Un Jefe de Estado con valor simbólico podría ser de utilidad para que fluyan esas conversaciones hechas de palabras o dedos con las que humanos y simios nos reconocemos parte de un grupo. Y podría ser una instancia del Estado con la que suavizar en la convivencia las heridas con que en la gente corriente se amplifican los berrinches de los gerifaltes políticos. Pero Felipe VI no parece haber entendido que la única forma de que en una democracia pueda haber un rey por herencia es que se limite a ser símbolo y representar. Para terciar en controversias políticas y ser palmero del PP tiene que presentarse a unas elecciones. En octubre de 2017 Felipe VI se sumó a la jarana de Rajoy y quemó cualquier papel posible de la Jefatura del Estado en la crisis catalana que no sea el de añadir voces en plan hooligan.
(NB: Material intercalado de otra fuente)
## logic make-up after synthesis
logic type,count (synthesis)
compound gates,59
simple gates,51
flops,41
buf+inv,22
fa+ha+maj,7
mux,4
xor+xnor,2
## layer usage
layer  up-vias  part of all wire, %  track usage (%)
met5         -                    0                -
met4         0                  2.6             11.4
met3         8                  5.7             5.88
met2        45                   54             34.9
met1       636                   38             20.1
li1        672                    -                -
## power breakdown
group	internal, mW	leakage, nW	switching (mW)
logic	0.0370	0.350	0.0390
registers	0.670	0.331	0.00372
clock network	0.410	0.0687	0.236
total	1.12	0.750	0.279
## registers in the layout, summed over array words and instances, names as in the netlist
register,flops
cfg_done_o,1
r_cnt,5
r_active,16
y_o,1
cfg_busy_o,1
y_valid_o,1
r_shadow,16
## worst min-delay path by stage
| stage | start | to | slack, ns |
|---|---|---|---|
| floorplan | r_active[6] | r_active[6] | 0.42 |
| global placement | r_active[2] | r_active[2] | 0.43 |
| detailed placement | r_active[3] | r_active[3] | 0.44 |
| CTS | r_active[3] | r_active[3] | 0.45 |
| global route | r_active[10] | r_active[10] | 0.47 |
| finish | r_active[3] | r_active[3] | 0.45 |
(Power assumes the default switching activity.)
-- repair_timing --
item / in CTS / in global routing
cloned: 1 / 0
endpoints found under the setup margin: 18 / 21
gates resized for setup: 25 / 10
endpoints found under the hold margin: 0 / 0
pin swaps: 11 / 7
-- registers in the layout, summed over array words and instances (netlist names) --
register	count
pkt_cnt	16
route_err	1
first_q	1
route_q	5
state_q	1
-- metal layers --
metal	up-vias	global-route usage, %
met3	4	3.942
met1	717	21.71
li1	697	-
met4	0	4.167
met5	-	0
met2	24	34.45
<file path="src/rtl/muldiv_unit_if.sv">
// Request/response bus between the execute-stage sequencer and the iterative M-extension unit.
interface muldiv_unit_if #(
   parameter int unsigned XLEN = 32
);
   logic            valid_i;
   logic [2:0]      op_i;
   logic [XLEN-1:0] rs1_i;
   logic [XLEN-1:0] rs2_i;
   logic            ready_o;
   logic            busy_o;
   logic            valid_o;
   logic [XLEN-1:0] result_o;
   logic            result_ready_i;
   logic            flush_i;

   modport master (
      output valid_i, op_i, rs1_i, rs2_i, result_ready_i, flush_i,
      input  ready_o, busy_o, valid_o, result_o
   );

   modport slave (
      input  valid_i, op_i, rs1_i, rs2_i, result_ready_i, flush_i,
      output ready_o, busy_o, valid_o, result_o
   );
endinterface

</file>
<file path="src/rtl/muldiv_unit.sv">
// Iterative RV32M multiply/divide unit: 32-step shift-add / restoring divide with sign fixup.
module muldiv_unit #(
   parameter int unsigned XLEN      = 32,
   parameter bit          EARLY_OUT = 1'b1
) (
   input logic          clk_i,
   input logic          rst_ni,
   muldiv_unit_if.slave bus
);
   localparam int unsigned CW = 5;
   localparam int unsigned PW = 2 * XLEN;

   localparam logic [2:0] OP_MUL    = 3'b000;
   localparam logic [2:0] OP_MULH   = 3'b001;
   localparam logic [2:0] OP_MULHSU = 3'b010;
   localparam logic [2:0] OP_MULHU  = 3'b011;
   localparam logic [2:0] OP_DIV    = 3'b100;
   localparam logic [2:0] OP_DIVU   = 3'b101;
   localparam logic [2:0] OP_REM    = 3'b110;

   typedef enum logic [1:0] {IDLE, CALC, FIX, DONE} state_t;

   state_t          state_q, state_d;
   logic [CW-1:0]   cnt_q, cnt_d;
   logic [2:0]      op_q, op_d;
   logic [XLEN-1:0] a_q, a_d;      // multiplicand / dividend, then quotient
   logic [XLEN-1:0] b_q, b_d;      // multiplier (shifts right) / divisor
   logic [PW-1:0]   acc_q, acc_d;  // product, or remainder in the low half
   logic [PW-1:0]   sh_q, sh_d;    // multiplicand shifted to the current bit weight
   logic [XLEN-1:0] res_q, res_d;
   logic            neg_res_q, neg_res_d;
   logic            neg_rem_q, neg_rem_d;

   logic            is_div, rs1_signed, rs2_signed, a_neg, b_neg;
   logic            rs2_zero, ovf, fast;
   logic [XLEN-1:0] a_mag, b_mag, fast_res;
   logic [XLEN:0]   trial;
   logic [PW-1:0]   prod;

   // Operand decode at the accept edge
   assign is_div     = bus.op_i[2];
   assign rs1_signed = (bus.op_i == OP_MULH) || (bus.op_i == OP_MULHSU) ||
                       (bus.op_i == OP_DIV)  || (bus.op_i == OP_REM);
   assign rs2_signed = (bus.op_i == OP_MULH) || (bus.op_i == OP_DIV) || (bus.op_i == OP_REM);
   assign a_neg      = rs1_signed & bus.rs1_i[XLEN-1];
   assign b_neg      = rs2_signed & bus.rs2_i[XLEN-1];
   assign a_mag      = a_neg ? -bus.rs1_i : bus.rs1_i;
   assign b_mag      = b_neg ? -bus.rs2_i : bus.rs2_i;
   assign rs2_zero   = (bus.rs2_i == '0);
   assign ovf        = is_div & ~bus.op_i[0] &
                       (bus.rs1_i == {1'b1, {(XLEN-1){1'b0}}}) & (bus.rs2_i == '1);
   assign fast       = EARLY_OUT & is_div & (rs2_zero | ovf);
   // Overflow quotient equals the dividend itself (0x80000000)
   assign fast_res   = rs2_zero ? (bus.op_i[1] ? bus.rs1_i : '1)
                                : (bus.op_i[1] ? '0 : bus.rs1_i);

   assign trial = {acc_q[XLEN-1:0], a_q[XLEN-1]} - {1'b0, b_q};
   assign prod  = neg_res_q ? -acc_q : acc_q;

   always_comb begin
      state_d   = state_q;
      cnt_d     = cnt_q;
      op_d      = op_q;
      a_d       = a_q;
      b_d       = b_q;
      acc_d     = acc_q;
      sh_d      = sh_q;
      res_d     = res_q;
      neg_res_d = neg_res_q;
      neg_rem_d = neg_rem_q;
      if (bus.flush_i) begin
         state_d = IDLE;
         cnt_d   = '0;
      end else begin
         case (state_q)
            IDLE: begin
               if (bus.valid_i) begin
                  op_d      = bus.op_i;
                  a_d       = a_mag;
                  b_d       = b_mag;
                  acc_d     = '0;
                  sh_d      = {{XLEN{1'b0}}, a_mag};
                  cnt_d     = '0;
                  // Divide-by-zero keeps the all-ones quotient unnegated on the full loop too
                  neg_res_d = (a_neg ^ b_neg) & ~(is_div & rs2_zero);
                  neg_rem_d = a_neg;
                  if (fast) begin
                     res_d   = fast_res;
                     state_d = DONE;
                  end else begin
                     state_d = CALC;
                  end
               end
            end
            CALC: begin
               cnt_d = cnt_q + CW'(1);
               if (op_q[2]) begin
                  if (!trial[XLEN]) acc_d = {{XLEN{1'b0}}, trial[XLEN-1:0]};
                  else              acc_d = {{XLEN{1'b0}}, acc_q[XLEN-2:0], a_q[XLEN-1]};
                  a_d = {a_q[XLEN-2:0], ~trial[XLEN]};
               end else begin
                  if (b_q[0]) acc_d = acc_q + sh_q;
                  sh_d = sh_q << 1;
                  b_d  = b_q >> 1;
               end
               if (cnt_q == CW'(XLEN-1)) state_d = FIX;
            end
            FIX: begin
               case (op_q)
                  OP_MUL:                      res_d = prod[XLEN-1:0];
                  OP_MULH, OP_MULHSU, OP_MULHU: res_d = prod[PW-1:XLEN];
                  OP_DIV, OP_DIVU:             res_d = neg_res_q ? -a_q : a_q;
                  default:                     res_d = neg_rem_q ? -acc_q[XLEN-1:0]
                                                                 : acc_q[XLEN-1:0];
               endcase
               state_d = DONE;
            end
            DONE: begin
               if (bus.result_ready_i) state_d = IDLE;
            end
            default: state_d = IDLE;
         endcase
      end
   end

   always_ff @(posedge clk_i or negedge rst_ni) begin
      if (!rst_ni) begin
         state_q   <= IDLE;
         cnt_q     <= '0;
         op_q      <= '0;
         a_q       <= '0;
         b_q       <= '0;
         acc_q     <= '0;
         sh_q      <= '0;
         res_q     <= '0;
         neg_res_q <= 1'b0;
         neg_rem_q <= 1'b0;
      end else begin
         state_q   <= state_d;
         cnt_q     <= cnt_d;
         op_q      <= op_d;
         a_q       <= a_d;
         b_q       <= b_d;
         acc_q     <= acc_d;
         sh_q      <= sh_d;
         res_q     <= res_d;
         neg_res_q <= neg_res_d;
         neg_rem_q <= neg_rem_d;
      end
   end

   assign bus.ready_o  = (state_q == IDLE);
   assign bus.busy_o   = (state_q != IDLE);
   assign bus.valid_o  = (state_q == DONE);
   assign bus.result_o = res_q;
endmodule
</file>
<file path="src/flat_wrapper.sv">
// flat-port wrapper written by rule: the top's interface ports become plain ports
module muldiv_unit_flat 
#(
   parameter int unsigned XLEN      = 32,
   parameter bit          EARLY_OUT = 1'b1
)
  (clk_i, rst_ni, bus_valid_i, bus_op_i, bus_rs1_i, bus_rs2_i, bus_result_ready_i, bus_flush_i, bus_ready_o, bus_busy_o, bus_valid_o, bus_result_o);
  muldiv_unit_if #(.XLEN(XLEN)) bus_i ();
  input logic clk_i;
  input logic rst_ni;
  input wire logic [$bits(bus_i.valid_i)-1:0] bus_valid_i;
  input wire logic [$bits(bus_i.op_i)-1:0] bus_op_i;
  input wire logic [$bits(bus_i.rs1_i)-1:0] bus_rs1_i;
  input wire logic [$bits(bus_i.rs2_i)-1:0] bus_rs2_i;
  input wire logic [$bits(bus_i.result_ready_i)-1:0] bus_result_ready_i;
  input wire logic [$bits(bus_i.flush_i)-1:0] bus_flush_i;
  output wire logic [$bits(bus_i.ready_o)-1:0] bus_ready_o;
  output wire logic [$bits(bus_i.busy_o)-1:0] bus_busy_o;
  output wire logic [$bits(bus_i.valid_o)-1:0] bus_valid_o;
  output wire logic [$bits(bus_i.result_o)-1:0] bus_result_o;
  assign bus_i.valid_i = bus_valid_i;
  assign bus_i.op_i = bus_op_i;
  assign bus_i.rs1_i = bus_rs1_i;
  assign bus_i.rs2_i = bus_rs2_i;
  assign bus_i.result_ready_i = bus_result_ready_i;
  assign bus_i.flush_i = bus_flush_i;
  assign bus_ready_o = bus_i.ready_o;
  assign bus_busy_o = bus_i.busy_o;
  assign bus_valid_o = bus_i.valid_o;
  assign bus_result_o = bus_i.result_o;
  muldiv_unit #(.XLEN(XLEN), .EARLY_OUT(EARLY_OUT)) u_core (.clk_i(clk_i), .rst_ni(rst_ni), .bus(bus_i));
endmodule
</file>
Ya se había sumado al PP para declarar pasada la crisis y la corrupción, cuando el CIS decía que eran las dos principales preocupaciones de los españoles. La esterilidad de la Corona y el papel equivocado que pretende asumir el Rey empiezan a hacer insostenible una institución con la que Juan Carlos I avergonzó y avergüenza al país. Qué pinta una nación entera con una parte sustantiva de la gestión pública dedicada a espesar la opacidad y acallar testimonios sobre una orgía permanente de golferías, excesos, fortunas delincuentes e impunidad. Hasta cuándo vamos a aguantar que los cortesanos (expresidentes, exvicepresidentes, mandones de los medios) que mariposearon por los jardines Borbónicos nos sigan tomando por idiotas. La nulidad funcional de Felipe VI en el peor problema institucional que tiene España, el territorial, sucede cuando se hace irrespirable la institución monárquica. Su silencio obligado sobre Cataluña (¿qué podría decir?) cuando la figura de su padre se hace insufrible nos recuerda que fue el Caudillo quien los puso ahí y que todavía no se nos preguntó en serio si los queríamos ahí. El Presidente y President de turno, los que toquen cuando toquen, que normalicen el Estado de la única forma posible: haciéndolo. Y de momento lo mejor que podemos esperar de la Jefatura del Estado es lo que nos está dando ahora Felipe VI: callarse y no estorbar. La verdad es que no es mucho.